**config.mk**
```make
export PLATFORM = sky130hd
export DESIGN_NAME = studio2_keypad
export DESIGN_NICKNAME = d
export VERILOG_FILES = /design/src/rtl/studio2_keypad.sv
export SDC_FILE = /design/constraint.sdc
export NUM_CORES = 1
export LEC_CHECK = 0
export ABC_AREA = 0
export BUFFER_PORTS_ARGS = -buffer_cell sky130_fd_sc_hd__buf_2
export CAP_MARGIN = 10
export CORE_UTILIZATION = 39
export CTS_CLUSTER_DIAMETER = 150
export CTS_CLUSTER_SIZE = 10
export DETAILED_ROUTE_END_ITERATION = 8
export GPL_ROUTABILITY_DRIVEN = 1
export GPL_TIMING_DRIVEN = 0
export PLACE_DENSITY = 0.68
export SLEW_MARGIN = 0
export SYNTH_ARGS = -nofsm -noshare
export SYNTH_HDL_FRONTEND = slang
export SYNTH_SLANG_ARGS = --single-unit
```
**constraint.sdc**
```tcl
create_clock -name clk_sys -period 2.45 [get_ports clk_sys]
set_clock_uncertainty 0.05 [all_clocks]
set_input_delay 0 -clock clk_sys [delete_from_list [all_inputs] [get_ports clk_sys]]
set_output_delay 0 -clock clk_sys [all_outputs]
set_load 0.005 [all_outputs]
```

• _Exercise details_
Write out the listing again. Keep every character the same.

• _Completed task_
**config.mk**
```make
export PLATFORM = sky130hd
export DESIGN_NAME = studio2_keypad
export DESIGN_NICKNAME = d
export VERILOG_FILES = /design/src/rtl/studio2_keypad.sv
export SDC_FILE = /design/constraint.sdc
export NUM_CORES = 1
export LEC_CHECK = 0
export ABC_AREA = 0
export BUFFER_PORTS_ARGS = -buffer_cell sky130_fd_sc_hd__buf_2
export CAP_MARGIN = 10
export CORE_UTILIZATION = 39
export CTS_CLUSTER_DIAMETER = 150
export CTS_CLUSTER_SIZE = 10
export DETAILED_ROUTE_END_ITERATION = 8
export GPL_ROUTABILITY_DRIVEN = 1
export GPL_TIMING_DRIVEN = 0
export PLACE_DENSITY = 0.68
export SLEW_MARGIN = 0
export SYNTH_ARGS = -nofsm -noshare
export SYNTH_HDL_FRONTEND = slang
export SYNTH_SLANG_ARGS = --single-unit
```
**constraint.sdc**
```tcl
create_clock -name clk_sys -period 2.45 [get_ports clk_sys]
set_clock_uncertainty 0.05 [all_clocks]
set_input_delay 0 -clock clk_sys [delete_from_list [all_inputs] [get_ports clk_sys]]
set_output_delay 0 -clock clk_sys [all_outputs]
set_load 0.005 [all_outputs]
```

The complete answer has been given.